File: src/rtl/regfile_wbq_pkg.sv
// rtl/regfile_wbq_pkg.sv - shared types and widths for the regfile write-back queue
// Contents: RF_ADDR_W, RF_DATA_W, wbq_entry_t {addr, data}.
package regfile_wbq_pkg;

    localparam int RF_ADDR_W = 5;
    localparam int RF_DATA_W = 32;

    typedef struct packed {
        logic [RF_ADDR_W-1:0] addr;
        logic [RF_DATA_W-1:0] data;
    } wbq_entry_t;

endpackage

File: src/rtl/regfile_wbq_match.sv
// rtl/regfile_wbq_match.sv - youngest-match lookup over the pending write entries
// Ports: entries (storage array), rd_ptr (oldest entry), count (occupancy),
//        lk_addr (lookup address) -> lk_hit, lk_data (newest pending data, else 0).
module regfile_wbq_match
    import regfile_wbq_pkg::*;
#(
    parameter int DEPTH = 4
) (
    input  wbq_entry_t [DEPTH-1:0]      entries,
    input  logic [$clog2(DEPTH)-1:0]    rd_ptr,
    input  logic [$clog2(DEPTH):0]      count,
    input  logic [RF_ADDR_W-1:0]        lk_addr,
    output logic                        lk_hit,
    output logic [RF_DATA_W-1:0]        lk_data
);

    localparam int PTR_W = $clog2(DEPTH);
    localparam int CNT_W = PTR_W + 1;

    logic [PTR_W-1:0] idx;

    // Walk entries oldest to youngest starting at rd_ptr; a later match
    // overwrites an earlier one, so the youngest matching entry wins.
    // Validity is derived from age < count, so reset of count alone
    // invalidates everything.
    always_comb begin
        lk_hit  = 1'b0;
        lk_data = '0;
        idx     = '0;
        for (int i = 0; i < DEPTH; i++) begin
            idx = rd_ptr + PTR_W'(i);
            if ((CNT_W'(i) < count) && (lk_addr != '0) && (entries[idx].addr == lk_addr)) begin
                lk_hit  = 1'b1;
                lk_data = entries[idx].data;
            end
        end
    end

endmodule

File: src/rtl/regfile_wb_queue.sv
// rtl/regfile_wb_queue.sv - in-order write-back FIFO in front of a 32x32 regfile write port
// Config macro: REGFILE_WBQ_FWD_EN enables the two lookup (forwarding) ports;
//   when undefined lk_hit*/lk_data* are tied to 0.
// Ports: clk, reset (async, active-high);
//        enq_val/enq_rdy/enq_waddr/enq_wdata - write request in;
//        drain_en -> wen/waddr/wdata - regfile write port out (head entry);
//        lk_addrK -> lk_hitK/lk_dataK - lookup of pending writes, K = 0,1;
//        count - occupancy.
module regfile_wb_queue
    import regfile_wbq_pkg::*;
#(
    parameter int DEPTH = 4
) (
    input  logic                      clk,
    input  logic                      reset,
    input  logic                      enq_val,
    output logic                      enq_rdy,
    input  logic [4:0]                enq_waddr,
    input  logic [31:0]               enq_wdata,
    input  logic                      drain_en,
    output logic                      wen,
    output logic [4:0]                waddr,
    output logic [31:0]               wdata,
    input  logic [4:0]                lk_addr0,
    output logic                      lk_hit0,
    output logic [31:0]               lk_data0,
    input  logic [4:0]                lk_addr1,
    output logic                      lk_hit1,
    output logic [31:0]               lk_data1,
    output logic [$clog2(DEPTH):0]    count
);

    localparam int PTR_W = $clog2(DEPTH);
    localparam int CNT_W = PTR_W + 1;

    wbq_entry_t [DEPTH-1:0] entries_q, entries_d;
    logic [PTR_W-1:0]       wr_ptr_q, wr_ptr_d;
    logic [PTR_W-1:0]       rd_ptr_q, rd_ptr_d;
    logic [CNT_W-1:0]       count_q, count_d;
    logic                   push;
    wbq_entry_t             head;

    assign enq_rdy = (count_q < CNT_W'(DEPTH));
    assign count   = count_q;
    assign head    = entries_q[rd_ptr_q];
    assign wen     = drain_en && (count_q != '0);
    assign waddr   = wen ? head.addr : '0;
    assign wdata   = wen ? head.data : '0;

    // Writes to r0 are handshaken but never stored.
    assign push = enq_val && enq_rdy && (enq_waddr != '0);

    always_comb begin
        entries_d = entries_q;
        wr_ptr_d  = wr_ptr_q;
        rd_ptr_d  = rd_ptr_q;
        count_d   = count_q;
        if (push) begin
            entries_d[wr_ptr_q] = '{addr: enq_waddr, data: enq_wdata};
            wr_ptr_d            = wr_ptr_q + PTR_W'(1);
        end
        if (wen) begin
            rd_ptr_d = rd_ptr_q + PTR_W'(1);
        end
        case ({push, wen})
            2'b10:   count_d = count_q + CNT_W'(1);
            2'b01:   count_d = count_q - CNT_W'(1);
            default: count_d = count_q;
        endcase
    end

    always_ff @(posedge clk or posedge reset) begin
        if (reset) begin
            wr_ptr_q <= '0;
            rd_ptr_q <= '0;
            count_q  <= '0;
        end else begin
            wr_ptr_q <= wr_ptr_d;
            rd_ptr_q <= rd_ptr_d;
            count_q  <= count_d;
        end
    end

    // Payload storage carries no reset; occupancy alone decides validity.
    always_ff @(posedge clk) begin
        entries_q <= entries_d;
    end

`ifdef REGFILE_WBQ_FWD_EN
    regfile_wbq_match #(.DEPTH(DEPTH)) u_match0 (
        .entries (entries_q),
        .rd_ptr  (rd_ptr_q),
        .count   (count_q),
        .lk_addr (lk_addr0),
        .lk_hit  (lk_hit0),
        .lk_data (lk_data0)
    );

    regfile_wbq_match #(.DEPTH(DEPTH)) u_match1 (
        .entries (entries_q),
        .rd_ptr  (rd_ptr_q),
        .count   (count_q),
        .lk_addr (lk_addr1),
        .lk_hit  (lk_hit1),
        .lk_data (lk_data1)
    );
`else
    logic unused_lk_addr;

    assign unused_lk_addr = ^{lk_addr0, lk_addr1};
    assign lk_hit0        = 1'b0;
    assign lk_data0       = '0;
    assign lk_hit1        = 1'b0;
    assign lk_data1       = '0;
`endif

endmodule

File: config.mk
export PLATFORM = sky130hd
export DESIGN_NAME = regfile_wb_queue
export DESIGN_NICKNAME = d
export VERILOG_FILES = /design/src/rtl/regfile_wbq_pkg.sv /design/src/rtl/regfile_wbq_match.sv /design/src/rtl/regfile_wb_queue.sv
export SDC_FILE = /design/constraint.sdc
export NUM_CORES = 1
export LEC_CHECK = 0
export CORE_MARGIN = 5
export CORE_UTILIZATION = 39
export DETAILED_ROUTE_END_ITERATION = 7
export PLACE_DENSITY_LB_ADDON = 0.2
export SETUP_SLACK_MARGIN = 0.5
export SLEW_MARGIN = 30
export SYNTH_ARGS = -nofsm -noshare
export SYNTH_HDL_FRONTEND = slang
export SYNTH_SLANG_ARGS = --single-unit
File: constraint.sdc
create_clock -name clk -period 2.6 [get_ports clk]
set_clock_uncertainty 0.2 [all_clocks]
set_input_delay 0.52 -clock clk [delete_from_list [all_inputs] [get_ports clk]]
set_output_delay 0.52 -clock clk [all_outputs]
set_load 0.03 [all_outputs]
—————
▶ _Problem requirements_: Give the complete listing again, exactly as it appears above.

▶ _Answer for the task_:
File: src/rtl/regfile_wbq_pkg.sv
// rtl/regfile_wbq_pkg.sv - shared types and widths for the regfile write-back queue
// Contents: RF_ADDR_W, RF_DATA_W, wbq_entry_t {addr, data}.
package regfile_wbq_pkg;

    localparam int RF_ADDR_W = 5;
    localparam int RF_DATA_W = 32;

    typedef struct packed {
        logic [RF_ADDR_W-1:0] addr;
        logic [RF_DATA_W-1:0] data;
    } wbq_entry_t;

endpackage

File: src/rtl/regfile_wbq_match.sv
// rtl/regfile_wbq_match.sv - youngest-match lookup over the pending write entries
// Ports: entries (storage array), rd_ptr (oldest entry), count (occupancy),
//        lk_addr (lookup address) -> lk_hit, lk_data (newest pending data, else 0).
module regfile_wbq_match
    import regfile_wbq_pkg::*;
#(
    parameter int DEPTH = 4
) (
    input  wbq_entry_t [DEPTH-1:0]      entries,
    input  logic [$clog2(DEPTH)-1:0]    rd_ptr,
    input  logic [$clog2(DEPTH):0]      count,
    input  logic [RF_ADDR_W-1:0]        lk_addr,
    output logic                        lk_hit,
    output logic [RF_DATA_W-1:0]        lk_data
);

    localparam int PTR_W = $clog2(DEPTH);
    localparam int CNT_W = PTR_W + 1;

    logic [PTR_W-1:0] idx;

    // Walk entries oldest to youngest starting at rd_ptr; a later match
    // overwrites an earlier one, so the youngest matching entry wins.
    // Validity is derived from age < count, so reset of count alone
    // invalidates everything.
    always_comb begin
        lk_hit  = 1'b0;
        lk_data = '0;
        idx     = '0;
        for (int i = 0; i < DEPTH; i++) begin
            idx = rd_ptr + PTR_W'(i);
            if ((CNT_W'(i) < count) && (lk_addr != '0) && (entries[idx].addr == lk_addr)) begin
                lk_hit  = 1'b1;
                lk_data = entries[idx].data;
            end
        end
    end

endmodule

File: src/rtl/regfile_wb_queue.sv
// rtl/regfile_wb_queue.sv - in-order write-back FIFO in front of a 32x32 regfile write port
// Config macro: REGFILE_WBQ_FWD_EN enables the two lookup (forwarding) ports;
//   when undefined lk_hit*/lk_data* are tied to 0.
// Ports: clk, reset (async, active-high);
//        enq_val/enq_rdy/enq_waddr/enq_wdata - write request in;
//        drain_en -> wen/waddr/wdata - regfile write port out (head entry);
//        lk_addrK -> lk_hitK/lk_dataK - lookup of pending writes, K = 0,1;
//        count - occupancy.
module regfile_wb_queue
    import regfile_wbq_pkg::*;
#(
    parameter int DEPTH = 4
) (
    input  logic                      clk,
    input  logic                      reset,
    input  logic                      enq_val,
    output logic                      enq_rdy,
    input  logic [4:0]                enq_waddr,
    input  logic [31:0]               enq_wdata,
    input  logic                      drain_en,
    output logic                      wen,
    output logic [4:0]                waddr,
    output logic [31:0]               wdata,
    input  logic [4:0]                lk_addr0,
    output logic                      lk_hit0,
    output logic [31:0]               lk_data0,
    input  logic [4:0]                lk_addr1,
    output logic                      lk_hit1,
    output logic [31:0]               lk_data1,
    output logic [$clog2(DEPTH):0]    count
);

    localparam int PTR_W = $clog2(DEPTH);
    localparam int CNT_W = PTR_W + 1;

    wbq_entry_t [DEPTH-1:0] entries_q, entries_d;
    logic [PTR_W-1:0]       wr_ptr_q, wr_ptr_d;
    logic [PTR_W-1:0]       rd_ptr_q, rd_ptr_d;
    logic [CNT_W-1:0]       count_q, count_d;
    logic                   push;
    wbq_entry_t             head;

    assign enq_rdy = (count_q < CNT_W'(DEPTH));
    assign count   = count_q;
    assign head    = entries_q[rd_ptr_q];
    assign wen     = drain_en && (count_q != '0);
    assign waddr   = wen ? head.addr : '0;
    assign wdata   = wen ? head.data : '0;

    // Writes to r0 are handshaken but never stored.
    assign push = enq_val && enq_rdy && (enq_waddr != '0);

    always_comb begin
        entries_d = entries_q;
        wr_ptr_d  = wr_ptr_q;
        rd_ptr_d  = rd_ptr_q;
        count_d   = count_q;
        if (push) begin
            entries_d[wr_ptr_q] = '{addr: enq_waddr, data: enq_wdata};
            wr_ptr_d            = wr_ptr_q + PTR_W'(1);
        end
        if (wen) begin
            rd_ptr_d = rd_ptr_q + PTR_W'(1);
        end
        case ({push, wen})
            2'b10:   count_d = count_q + CNT_W'(1);
            2'b01:   count_d = count_q - CNT_W'(1);
            default: count_d = count_q;
        endcase
    end

    always_ff @(posedge clk or posedge reset) begin
        if (reset) begin
            wr_ptr_q <= '0;
            rd_ptr_q <= '0;
            count_q  <= '0;
        end else begin
            wr_ptr_q <= wr_ptr_d;
            rd_ptr_q <= rd_ptr_d;
            count_q  <= count_d;
        end
    end

    // Payload storage carries no reset; occupancy alone decides validity.
    always_ff @(posedge clk) begin
        entries_q <= entries_d;
    end

`ifdef REGFILE_WBQ_FWD_EN
    regfile_wbq_match #(.DEPTH(DEPTH)) u_match0 (
        .entries (entries_q),
        .rd_ptr  (rd_ptr_q),
        .count   (count_q),
        .lk_addr (lk_addr0),
        .lk_hit  (lk_hit0),
        .lk_data (lk_data0)
    );

    regfile_wbq_match #(.DEPTH(DEPTH)) u_match1 (
        .entries (entries_q),
        .rd_ptr  (rd_ptr_q),
        .count   (count_q),
        .lk_addr (lk_addr1),
        .lk_hit  (lk_hit1),
        .lk_data (lk_data1)
    );
`else
    logic unused_lk_addr;

    assign unused_lk_addr = ^{lk_addr0, lk_addr1};
    assign lk_hit0        = 1'b0;
    assign lk_data0       = '0;
    assign lk_hit1        = 1'b0;
    assign lk_data1       = '0;
`endif

endmodule

File: config.mk
export PLATFORM = sky130hd
export DESIGN_NAME = regfile_wb_queue
export DESIGN_NICKNAME = d
export VERILOG_FILES = /design/src/rtl/regfile_wbq_pkg.sv /design/src/rtl/regfile_wbq_match.sv /design/src/rtl/regfile_wb_queue.sv
export SDC_FILE = /design/constraint.sdc
export NUM_CORES = 1
export LEC_CHECK = 0
export CORE_MARGIN = 5
export CORE_UTILIZATION = 39
export DETAILED_ROUTE_END_ITERATION = 7
export PLACE_DENSITY_LB_ADDON = 0.2
export SETUP_SLACK_MARGIN = 0.5
export SLEW_MARGIN = 30
export SYNTH_ARGS = -nofsm -noshare
export SYNTH_HDL_FRONTEND = slang
export SYNTH_SLANG_ARGS = --single-unit
File: constraint.sdc
create_clock -name clk -period 2.6 [get_ports clk]
set_clock_uncertainty 0.2 [all_clocks]
set_input_delay 0.52 -clock clk [delete_from_list [all_inputs] [get_ports clk]]
set_output_delay 0.52 -clock clk [all_outputs]
set_load 0.03 [all_outputs]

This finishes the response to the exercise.